◆ Task requirements ◆
Search the records below for the string "report" and copy each line where it turns up.

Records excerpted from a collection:
■ ■ ■ ■ ■
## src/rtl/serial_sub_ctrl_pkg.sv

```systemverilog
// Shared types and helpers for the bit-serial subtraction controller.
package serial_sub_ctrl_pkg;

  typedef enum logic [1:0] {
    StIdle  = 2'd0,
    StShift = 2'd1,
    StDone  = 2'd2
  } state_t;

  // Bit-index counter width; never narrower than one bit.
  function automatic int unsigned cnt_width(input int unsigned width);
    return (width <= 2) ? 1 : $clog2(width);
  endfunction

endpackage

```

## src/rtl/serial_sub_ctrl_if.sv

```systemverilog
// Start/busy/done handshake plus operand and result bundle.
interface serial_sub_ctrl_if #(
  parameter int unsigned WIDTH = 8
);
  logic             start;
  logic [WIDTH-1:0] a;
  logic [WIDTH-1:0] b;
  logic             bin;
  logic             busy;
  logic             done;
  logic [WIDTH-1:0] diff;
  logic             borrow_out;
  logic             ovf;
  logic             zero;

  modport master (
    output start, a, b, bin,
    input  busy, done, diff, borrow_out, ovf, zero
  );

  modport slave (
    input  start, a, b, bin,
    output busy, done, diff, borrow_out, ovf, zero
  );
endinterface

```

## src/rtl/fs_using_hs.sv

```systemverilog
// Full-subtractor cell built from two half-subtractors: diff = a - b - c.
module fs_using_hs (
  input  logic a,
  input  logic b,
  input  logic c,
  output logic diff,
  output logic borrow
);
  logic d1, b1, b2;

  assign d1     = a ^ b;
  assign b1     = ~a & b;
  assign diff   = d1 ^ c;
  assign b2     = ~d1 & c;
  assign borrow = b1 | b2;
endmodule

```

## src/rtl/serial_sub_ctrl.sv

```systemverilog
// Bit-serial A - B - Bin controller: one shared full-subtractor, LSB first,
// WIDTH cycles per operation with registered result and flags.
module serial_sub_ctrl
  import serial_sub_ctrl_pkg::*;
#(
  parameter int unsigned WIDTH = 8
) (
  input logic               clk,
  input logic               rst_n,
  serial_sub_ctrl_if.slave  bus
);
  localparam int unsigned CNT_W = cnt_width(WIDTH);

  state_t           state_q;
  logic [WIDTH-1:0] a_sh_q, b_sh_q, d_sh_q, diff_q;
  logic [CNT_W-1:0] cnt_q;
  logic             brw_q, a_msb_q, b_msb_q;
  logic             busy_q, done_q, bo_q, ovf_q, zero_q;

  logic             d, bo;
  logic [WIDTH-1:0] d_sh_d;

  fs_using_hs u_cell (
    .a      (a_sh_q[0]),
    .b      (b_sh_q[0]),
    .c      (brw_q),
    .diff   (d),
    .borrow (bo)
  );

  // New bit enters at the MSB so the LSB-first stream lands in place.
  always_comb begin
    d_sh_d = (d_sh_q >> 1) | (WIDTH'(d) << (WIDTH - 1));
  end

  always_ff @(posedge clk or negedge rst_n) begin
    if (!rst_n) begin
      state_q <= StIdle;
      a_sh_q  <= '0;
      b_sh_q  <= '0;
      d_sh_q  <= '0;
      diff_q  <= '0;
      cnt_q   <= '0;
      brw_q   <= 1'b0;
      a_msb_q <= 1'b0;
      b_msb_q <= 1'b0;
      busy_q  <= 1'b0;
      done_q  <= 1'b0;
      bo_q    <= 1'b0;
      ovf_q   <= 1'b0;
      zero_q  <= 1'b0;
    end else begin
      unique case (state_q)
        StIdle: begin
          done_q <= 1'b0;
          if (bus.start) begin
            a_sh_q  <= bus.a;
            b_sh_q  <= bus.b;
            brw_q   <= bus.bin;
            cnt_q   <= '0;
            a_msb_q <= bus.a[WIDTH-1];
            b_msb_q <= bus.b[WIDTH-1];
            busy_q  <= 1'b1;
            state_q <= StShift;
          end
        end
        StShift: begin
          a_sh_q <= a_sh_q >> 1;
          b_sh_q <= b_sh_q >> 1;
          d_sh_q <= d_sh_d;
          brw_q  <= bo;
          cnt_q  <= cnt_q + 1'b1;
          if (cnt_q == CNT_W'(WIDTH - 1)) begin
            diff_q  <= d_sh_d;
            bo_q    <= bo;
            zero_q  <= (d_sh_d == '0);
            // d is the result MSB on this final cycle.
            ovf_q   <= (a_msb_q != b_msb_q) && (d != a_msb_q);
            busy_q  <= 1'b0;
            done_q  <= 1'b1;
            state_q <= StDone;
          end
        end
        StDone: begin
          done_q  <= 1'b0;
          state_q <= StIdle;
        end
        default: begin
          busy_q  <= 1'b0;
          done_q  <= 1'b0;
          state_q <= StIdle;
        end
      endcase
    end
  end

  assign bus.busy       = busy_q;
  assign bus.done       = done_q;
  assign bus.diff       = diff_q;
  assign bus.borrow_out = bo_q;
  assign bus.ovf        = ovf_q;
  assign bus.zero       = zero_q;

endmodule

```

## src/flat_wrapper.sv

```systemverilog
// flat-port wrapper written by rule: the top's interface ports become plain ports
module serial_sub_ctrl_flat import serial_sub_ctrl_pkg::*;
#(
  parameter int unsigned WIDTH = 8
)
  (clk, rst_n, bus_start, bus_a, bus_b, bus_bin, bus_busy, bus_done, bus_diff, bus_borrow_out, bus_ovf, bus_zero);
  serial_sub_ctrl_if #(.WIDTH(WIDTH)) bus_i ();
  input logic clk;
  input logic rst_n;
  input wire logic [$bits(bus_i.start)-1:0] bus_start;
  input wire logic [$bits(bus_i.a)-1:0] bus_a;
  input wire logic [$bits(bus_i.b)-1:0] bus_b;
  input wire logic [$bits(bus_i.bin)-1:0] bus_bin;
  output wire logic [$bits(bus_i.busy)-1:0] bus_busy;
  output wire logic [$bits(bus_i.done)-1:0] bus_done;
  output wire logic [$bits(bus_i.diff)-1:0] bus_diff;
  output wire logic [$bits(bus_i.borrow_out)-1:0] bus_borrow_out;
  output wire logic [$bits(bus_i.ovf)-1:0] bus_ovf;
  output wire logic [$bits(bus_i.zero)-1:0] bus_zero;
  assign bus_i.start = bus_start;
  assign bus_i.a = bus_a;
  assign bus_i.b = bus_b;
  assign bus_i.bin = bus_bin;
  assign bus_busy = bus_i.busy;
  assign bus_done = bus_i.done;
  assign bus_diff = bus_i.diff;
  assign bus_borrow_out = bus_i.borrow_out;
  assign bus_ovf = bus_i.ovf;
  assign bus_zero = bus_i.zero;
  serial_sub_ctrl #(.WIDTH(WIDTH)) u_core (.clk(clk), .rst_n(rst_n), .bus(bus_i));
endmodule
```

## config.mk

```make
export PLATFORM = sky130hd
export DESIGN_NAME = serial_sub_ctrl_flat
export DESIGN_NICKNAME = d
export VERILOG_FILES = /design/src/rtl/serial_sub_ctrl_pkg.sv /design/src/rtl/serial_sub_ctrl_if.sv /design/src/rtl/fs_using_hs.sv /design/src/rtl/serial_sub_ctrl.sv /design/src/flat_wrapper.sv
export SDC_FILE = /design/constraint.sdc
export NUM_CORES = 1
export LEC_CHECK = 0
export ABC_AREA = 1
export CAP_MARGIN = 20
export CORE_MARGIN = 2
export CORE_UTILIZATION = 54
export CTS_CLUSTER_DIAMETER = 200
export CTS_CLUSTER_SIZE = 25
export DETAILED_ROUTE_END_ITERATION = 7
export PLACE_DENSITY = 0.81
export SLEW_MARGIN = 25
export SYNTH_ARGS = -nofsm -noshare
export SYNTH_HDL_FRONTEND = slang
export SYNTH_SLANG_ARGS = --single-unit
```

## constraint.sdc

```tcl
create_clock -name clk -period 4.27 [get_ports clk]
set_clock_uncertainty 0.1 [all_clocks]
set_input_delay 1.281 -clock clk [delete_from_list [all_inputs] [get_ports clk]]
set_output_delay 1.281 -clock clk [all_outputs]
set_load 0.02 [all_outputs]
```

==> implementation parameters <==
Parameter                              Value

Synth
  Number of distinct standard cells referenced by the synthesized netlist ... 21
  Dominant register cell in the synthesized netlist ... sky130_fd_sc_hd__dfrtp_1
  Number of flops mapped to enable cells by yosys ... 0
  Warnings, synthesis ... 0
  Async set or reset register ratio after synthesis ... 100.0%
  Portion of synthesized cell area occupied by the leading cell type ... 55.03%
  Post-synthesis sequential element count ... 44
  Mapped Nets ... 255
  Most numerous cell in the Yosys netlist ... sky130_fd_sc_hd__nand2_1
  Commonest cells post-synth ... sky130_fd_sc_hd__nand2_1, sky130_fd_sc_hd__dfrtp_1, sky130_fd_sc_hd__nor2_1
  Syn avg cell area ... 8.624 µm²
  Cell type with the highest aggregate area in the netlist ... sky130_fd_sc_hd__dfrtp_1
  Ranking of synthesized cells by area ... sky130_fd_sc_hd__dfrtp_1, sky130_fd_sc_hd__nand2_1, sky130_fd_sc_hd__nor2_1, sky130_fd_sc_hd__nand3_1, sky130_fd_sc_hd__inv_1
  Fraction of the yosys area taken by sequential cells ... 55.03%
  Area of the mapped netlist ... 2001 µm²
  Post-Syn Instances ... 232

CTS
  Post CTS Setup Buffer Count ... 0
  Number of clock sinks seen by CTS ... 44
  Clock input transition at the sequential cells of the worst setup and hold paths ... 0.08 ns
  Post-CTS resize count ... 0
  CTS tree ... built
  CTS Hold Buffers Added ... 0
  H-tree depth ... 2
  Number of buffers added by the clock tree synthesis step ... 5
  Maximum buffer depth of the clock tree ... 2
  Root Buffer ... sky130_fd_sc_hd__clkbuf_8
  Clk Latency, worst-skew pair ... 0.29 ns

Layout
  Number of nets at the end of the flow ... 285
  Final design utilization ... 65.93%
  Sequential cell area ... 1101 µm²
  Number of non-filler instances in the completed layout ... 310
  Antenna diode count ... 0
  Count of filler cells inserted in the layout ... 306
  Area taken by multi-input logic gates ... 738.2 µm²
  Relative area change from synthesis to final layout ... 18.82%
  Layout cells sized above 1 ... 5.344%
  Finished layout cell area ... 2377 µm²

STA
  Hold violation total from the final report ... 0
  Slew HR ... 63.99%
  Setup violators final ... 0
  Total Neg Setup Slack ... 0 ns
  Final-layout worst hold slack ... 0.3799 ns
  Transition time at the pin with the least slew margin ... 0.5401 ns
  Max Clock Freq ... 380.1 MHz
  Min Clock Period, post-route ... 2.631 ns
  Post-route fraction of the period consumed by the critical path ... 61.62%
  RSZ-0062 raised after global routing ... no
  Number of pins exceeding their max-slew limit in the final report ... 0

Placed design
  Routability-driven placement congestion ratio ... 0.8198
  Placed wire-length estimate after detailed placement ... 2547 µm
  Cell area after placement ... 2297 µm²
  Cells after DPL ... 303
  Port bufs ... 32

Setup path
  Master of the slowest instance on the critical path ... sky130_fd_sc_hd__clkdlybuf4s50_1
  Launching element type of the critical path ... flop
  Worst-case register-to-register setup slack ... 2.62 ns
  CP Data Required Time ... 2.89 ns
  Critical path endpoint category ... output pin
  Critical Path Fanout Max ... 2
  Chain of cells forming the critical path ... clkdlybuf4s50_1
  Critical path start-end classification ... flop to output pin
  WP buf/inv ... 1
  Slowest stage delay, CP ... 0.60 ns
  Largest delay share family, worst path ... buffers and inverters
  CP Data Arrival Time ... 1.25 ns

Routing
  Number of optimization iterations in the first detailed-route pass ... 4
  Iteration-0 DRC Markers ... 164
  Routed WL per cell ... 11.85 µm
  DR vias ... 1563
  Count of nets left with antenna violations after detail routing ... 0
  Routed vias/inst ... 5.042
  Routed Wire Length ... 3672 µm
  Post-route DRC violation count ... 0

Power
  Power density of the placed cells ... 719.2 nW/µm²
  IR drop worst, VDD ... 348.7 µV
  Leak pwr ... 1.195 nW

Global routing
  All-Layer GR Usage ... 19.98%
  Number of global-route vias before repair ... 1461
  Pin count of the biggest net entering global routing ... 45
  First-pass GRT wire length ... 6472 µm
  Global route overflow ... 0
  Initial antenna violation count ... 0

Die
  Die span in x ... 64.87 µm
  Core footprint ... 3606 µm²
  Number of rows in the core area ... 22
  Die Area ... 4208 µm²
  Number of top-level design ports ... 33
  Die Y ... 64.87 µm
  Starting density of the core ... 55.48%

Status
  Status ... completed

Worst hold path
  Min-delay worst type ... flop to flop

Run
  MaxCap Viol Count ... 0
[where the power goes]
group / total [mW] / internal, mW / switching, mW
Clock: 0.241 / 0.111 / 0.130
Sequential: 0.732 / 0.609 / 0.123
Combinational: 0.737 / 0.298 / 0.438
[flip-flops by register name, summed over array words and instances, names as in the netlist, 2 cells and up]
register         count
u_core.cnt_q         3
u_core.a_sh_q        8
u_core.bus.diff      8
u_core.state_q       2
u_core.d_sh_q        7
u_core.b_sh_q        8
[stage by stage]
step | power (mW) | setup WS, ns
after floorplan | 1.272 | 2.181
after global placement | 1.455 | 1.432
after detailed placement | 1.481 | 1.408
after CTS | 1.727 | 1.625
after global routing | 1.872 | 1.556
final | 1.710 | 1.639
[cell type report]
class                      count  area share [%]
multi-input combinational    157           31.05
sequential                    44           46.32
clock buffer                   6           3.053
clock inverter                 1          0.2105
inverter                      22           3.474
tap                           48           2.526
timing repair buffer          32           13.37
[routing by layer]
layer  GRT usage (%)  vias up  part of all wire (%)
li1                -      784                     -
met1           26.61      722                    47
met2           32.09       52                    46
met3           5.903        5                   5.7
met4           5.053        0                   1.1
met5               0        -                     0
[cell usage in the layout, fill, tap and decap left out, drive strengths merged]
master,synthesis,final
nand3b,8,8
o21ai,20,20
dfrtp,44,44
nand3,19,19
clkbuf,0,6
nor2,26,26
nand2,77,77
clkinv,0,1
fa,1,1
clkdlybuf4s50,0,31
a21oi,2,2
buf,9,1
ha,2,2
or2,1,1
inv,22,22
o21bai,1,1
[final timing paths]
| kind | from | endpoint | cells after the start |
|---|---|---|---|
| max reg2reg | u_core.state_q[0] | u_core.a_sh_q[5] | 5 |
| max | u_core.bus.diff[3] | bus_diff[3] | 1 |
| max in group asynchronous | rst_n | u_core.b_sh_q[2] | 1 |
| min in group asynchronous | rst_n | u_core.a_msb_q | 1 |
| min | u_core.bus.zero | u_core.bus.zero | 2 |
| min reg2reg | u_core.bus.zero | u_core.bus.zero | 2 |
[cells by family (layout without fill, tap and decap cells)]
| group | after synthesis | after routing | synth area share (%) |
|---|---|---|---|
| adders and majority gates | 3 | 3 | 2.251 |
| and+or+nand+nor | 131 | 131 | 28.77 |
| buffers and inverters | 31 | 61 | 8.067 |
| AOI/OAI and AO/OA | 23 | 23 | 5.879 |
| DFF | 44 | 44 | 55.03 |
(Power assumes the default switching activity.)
■ ■ ■ ■ ■
◆ The answer ◆
  Hold violation total from the final report ... 0
  Number of pins exceeding their max-slew limit in the final report ... 0
[cell type report]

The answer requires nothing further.